From the records below, output exactly the lines running from the line containing "nor4_1 | 16 |" through the line containing "nand4_1 | 30 |", and no others.

━━━━━ EXERCISE INPUTS

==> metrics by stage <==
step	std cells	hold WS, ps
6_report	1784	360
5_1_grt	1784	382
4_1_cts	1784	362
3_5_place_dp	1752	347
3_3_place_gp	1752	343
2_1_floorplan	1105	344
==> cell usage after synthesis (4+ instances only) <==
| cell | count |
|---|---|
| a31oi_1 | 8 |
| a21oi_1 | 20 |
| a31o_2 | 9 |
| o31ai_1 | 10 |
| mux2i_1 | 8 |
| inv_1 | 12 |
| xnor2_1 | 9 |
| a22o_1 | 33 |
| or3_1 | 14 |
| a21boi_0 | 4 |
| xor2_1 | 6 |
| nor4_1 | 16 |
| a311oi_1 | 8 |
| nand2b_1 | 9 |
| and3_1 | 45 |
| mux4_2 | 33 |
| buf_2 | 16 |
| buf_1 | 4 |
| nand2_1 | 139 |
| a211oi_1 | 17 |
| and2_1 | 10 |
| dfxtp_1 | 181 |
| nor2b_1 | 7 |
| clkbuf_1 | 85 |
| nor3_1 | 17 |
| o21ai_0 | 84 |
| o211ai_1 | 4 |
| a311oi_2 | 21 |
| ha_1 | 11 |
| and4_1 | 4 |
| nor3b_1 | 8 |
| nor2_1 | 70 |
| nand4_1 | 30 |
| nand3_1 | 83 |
--- src/rtl/aes_dec_axi_sequencer.sv ---
// AXI4-Lite master sequencing one AES-128 decrypt per request on the wrapper slave.
// Optional key cache: define AES_SEQ_KEY_CACHE_EN to skip key writes for a repeated key.
module aes_dec_axi_sequencer #(
    parameter int DEC_WAIT_CYCLES = 16,
    parameter int ADDR_W          = 6
) (
    input  logic              ACLK,
    input  logic              ARESETN,
    input  logic              req_valid,
    output logic              req_ready,
    input  logic [127:0]      req_key,
    input  logic [127:0]      req_cipher,
    output logic              rsp_valid,
    input  logic              rsp_ready,
    output logic [127:0]      rsp_plain,
    output logic              rsp_err,
    output logic              busy,
    output logic [ADDR_W-1:0] M_AXI_AWADDR,
    output logic [2:0]        M_AXI_AWPROT,
    output logic              M_AXI_AWVALID,
    input  logic              M_AXI_AWREADY,
    output logic [31:0]       M_AXI_WDATA,
    output logic [3:0]        M_AXI_WSTRB,
    output logic              M_AXI_WVALID,
    input  logic              M_AXI_WREADY,
    input  logic [1:0]        M_AXI_BRESP,
    input  logic              M_AXI_BVALID,
    output logic              M_AXI_BREADY,
    output logic [ADDR_W-1:0] M_AXI_ARADDR,
    output logic [2:0]        M_AXI_ARPROT,
    output logic              M_AXI_ARVALID,
    input  logic              M_AXI_ARREADY,
    input  logic [31:0]       M_AXI_RDATA,
    input  logic [1:0]        M_AXI_RRESP,
    input  logic              M_AXI_RVALID,
    output logic              M_AXI_RREADY
);
    typedef enum logic [2:0] {
        S_IDLE, S_WR, S_WB, S_WAIT, S_RAR, S_RR, S_RESP
    } state_t;

    state_t            state_q;
    logic [127:0]      key_q, cipher_q, plain_q;
    logic [2:0]        widx_q;
    logic [1:0]        ridx_q;
    logic [7:0]        wait_q;
    logic              err_q, req_ready_q, rsp_valid_q;
    logic              awvalid_q, wvalid_q, bready_q, arvalid_q, rready_q;
    logic [ADDR_W-1:0] awaddr_q, araddr_q;
    logic [31:0]       wdata_q;
    logic [2:0]        widx_d, start_d;
    logic [1:0]        ridx_d;
    logic              wr_done_d;

    // Word index 0..3 selects key words, 4..7 cipher words
    function automatic logic [ADDR_W-1:0] wr_addr(input logic [2:0] i);
        return ADDR_W'({~i[2], i[1:0], 2'b00});
    endfunction

    function automatic logic [31:0] wr_word(input logic [127:0] k,
                                            input logic [127:0] c,
                                            input logic [2:0]   i);
        logic [127:0] v;
        v = i[2] ? c : k;
        return v[{~i[1:0], 5'd0} +: 32];
    endfunction

    function automatic logic [ADDR_W-1:0] rd_addr(input logic [1:0] i);
        return ADDR_W'({2'b10, i, 2'b00});
    endfunction

    assign widx_d    = widx_q + 3'd1;
    assign ridx_d    = ridx_q + 2'd1;
    assign wr_done_d = (!awvalid_q || M_AXI_AWREADY) && (!wvalid_q || M_AXI_WREADY);

`ifdef AES_SEQ_KEY_CACHE_EN
    logic [127:0] ckey_q;
    logic         cvld_q;
    assign start_d = (cvld_q && (req_key == ckey_q)) ? 3'd4 : 3'd0;
`else
    assign start_d = 3'd0;
`endif

    always_ff @(posedge ACLK) begin
        if (!ARESETN) begin
            state_q     <= S_IDLE;
            key_q       <= '0;
            cipher_q    <= '0;
            plain_q     <= '0;
            widx_q      <= '0;
            ridx_q      <= '0;
            wait_q      <= '0;
            err_q       <= 1'b0;
            req_ready_q <= 1'b1;
            rsp_valid_q <= 1'b0;
            awvalid_q   <= 1'b0;
            wvalid_q    <= 1'b0;
            bready_q    <= 1'b0;
            arvalid_q   <= 1'b0;
            rready_q    <= 1'b0;
            awaddr_q    <= '0;
            araddr_q    <= '0;
            wdata_q     <= '0;
`ifdef AES_SEQ_KEY_CACHE_EN
            ckey_q      <= '0;
            cvld_q      <= 1'b0;
`endif
        end else begin
            unique case (state_q)
                S_IDLE: if (req_valid) begin
                    key_q       <= req_key;
                    cipher_q    <= req_cipher;
                    err_q       <= 1'b0;
                    req_ready_q <= 1'b0;
                    widx_q      <= start_d;
                    ridx_q      <= 2'd0;
                    awaddr_q    <= wr_addr(start_d);
                    wdata_q     <= wr_word(req_key, req_cipher, start_d);
                    awvalid_q   <= 1'b1;
                    wvalid_q    <= 1'b1;
                    state_q     <= S_WR;
                end
                S_WR: begin
                    if (M_AXI_AWREADY) awvalid_q <= 1'b0;
                    if (M_AXI_WREADY)  wvalid_q  <= 1'b0;
                    if (wr_done_d) begin
                        bready_q <= 1'b1;
                        state_q  <= S_WB;
                    end
                end
                S_WB: if (M_AXI_BVALID) begin
                    bready_q <= 1'b0;
                    if (M_AXI_BRESP != 2'b00) err_q <= 1'b1;
`ifdef AES_SEQ_KEY_CACHE_EN
                    if (M_AXI_BRESP != 2'b00) begin
                        cvld_q <= 1'b0;
                    end else if (widx_q == 3'd3 && !err_q) begin
                        cvld_q <= 1'b1;
                        ckey_q <= key_q;
                    end
`endif
                    if (widx_q == 3'd7) begin
                        if (DEC_WAIT_CYCLES == 0) begin
                            arvalid_q <= 1'b1;
                            araddr_q  <= rd_addr(2'd0);
                            state_q   <= S_RAR;
                        end else begin
                            wait_q  <= 8'(DEC_WAIT_CYCLES);
                            state_q <= S_WAIT;
                        end
                    end else begin
                        widx_q    <= widx_d;
                        awaddr_q  <= wr_addr(widx_d);
                        wdata_q   <= wr_word(key_q, cipher_q, widx_d);
                        awvalid_q <= 1'b1;
                        wvalid_q  <= 1'b1;
                        state_q   <= S_WR;
                    end
                end
                S_WAIT: begin
                    if (wait_q == 8'd1) begin
                        arvalid_q <= 1'b1;
                        araddr_q  <= rd_addr(ridx_q);
                        state_q   <= S_RAR;
                    end else begin
                        wait_q <= wait_q - 8'd1;
                    end
                end
                S_RAR: if (M_AXI_ARREADY) begin
                    arvalid_q <= 1'b0;
                    rready_q  <= 1'b1;
                    state_q   <= S_RR;
                end
                S_RR: if (M_AXI_RVALID) begin
                    rready_q <= 1'b0;
                    plain_q[{~ridx_q, 5'd0} +: 32] <= M_AXI_RDATA;
                    if (M_AXI_RRESP != 2'b00) err_q <= 1'b1;
`ifdef AES_SEQ_KEY_CACHE_EN
                    if (M_AXI_RRESP != 2'b00) cvld_q <= 1'b0;
`endif
                    if (ridx_q == 2'd3) begin
                        rsp_valid_q <= 1'b1;
                        state_q     <= S_RESP;
                    end else begin
                        ridx_q    <= ridx_d;
                        araddr_q  <= rd_addr(ridx_d);
                        arvalid_q <= 1'b1;
                        state_q   <= S_RAR;
                    end
                end
                S_RESP: if (rsp_ready) begin
                    rsp_valid_q <= 1'b0;
                    req_ready_q <= 1'b1;
                    state_q     <= S_IDLE;
                end
                default: state_q <= S_IDLE;
            endcase
        end
    end

    assign req_ready     = req_ready_q;
    assign rsp_valid     = rsp_valid_q;
    assign rsp_plain     = plain_q;
    assign rsp_err       = err_q;
    assign busy          = (state_q != S_IDLE);
    assign M_AXI_AWADDR  = awaddr_q;
    assign M_AXI_AWPROT  = 3'b000;
    assign M_AXI_AWVALID = awvalid_q;
    assign M_AXI_WDATA   = wdata_q;
    assign M_AXI_WSTRB   = 4'hF;
    assign M_AXI_WVALID  = wvalid_q;
    assign M_AXI_BREADY  = bready_q;
    assign M_AXI_ARADDR  = araddr_q;
    assign M_AXI_ARPROT  = 3'b000;
    assign M_AXI_ARVALID = arvalid_q;
    assign M_AXI_RREADY  = rready_q;

endmodule
--- src/rtl/max_pool_2x2_if.sv ---
// Pixel stream bundle between the ReLu stage, the 2x2 max-pool stage and the
// flatten stage: one signed pixel in per valid beat, one pooled pixel out per
// window.
interface max_pool_2x2_if #(
    parameter int w1 = 9
);
    logic signed [w1-1:0] din;
    logic                 din_valid;
    logic signed [w1-1:0] dout;
    logic                 dout_valid;
    logic                 frame_done;

    // Upstream/observer side: drives pixels, watches pooled results.
    modport master (
        output din,
        output din_valid,
        input  dout,
        input  dout_valid,
        input  frame_done
    );

    // Pooling stage side.
    modport slave (
        input  din,
        input  din_valid,
        output dout,
        output dout_valid,
        output frame_done
    );
endinterface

━━━━━━━━━━

▶ **YOUR RESPONSE**
| nor4_1 | 16 |
| a311oi_1 | 8 |
| nand2b_1 | 9 |
| and3_1 | 45 |
| mux4_2 | 33 |
| buf_2 | 16 |
| buf_1 | 4 |
| nand2_1 | 139 |
| a211oi_1 | 17 |
| and2_1 | 10 |
| dfxtp_1 | 181 |
| nor2b_1 | 7 |
| clkbuf_1 | 85 |
| nor3_1 | 17 |
| o21ai_0 | 84 |
| o211ai_1 | 4 |
| a311oi_2 | 21 |
| ha_1 | 11 |
| and4_1 | 4 |
| nor3b_1 | 8 |
| nor2_1 | 70 |
| nand4_1 | 30 |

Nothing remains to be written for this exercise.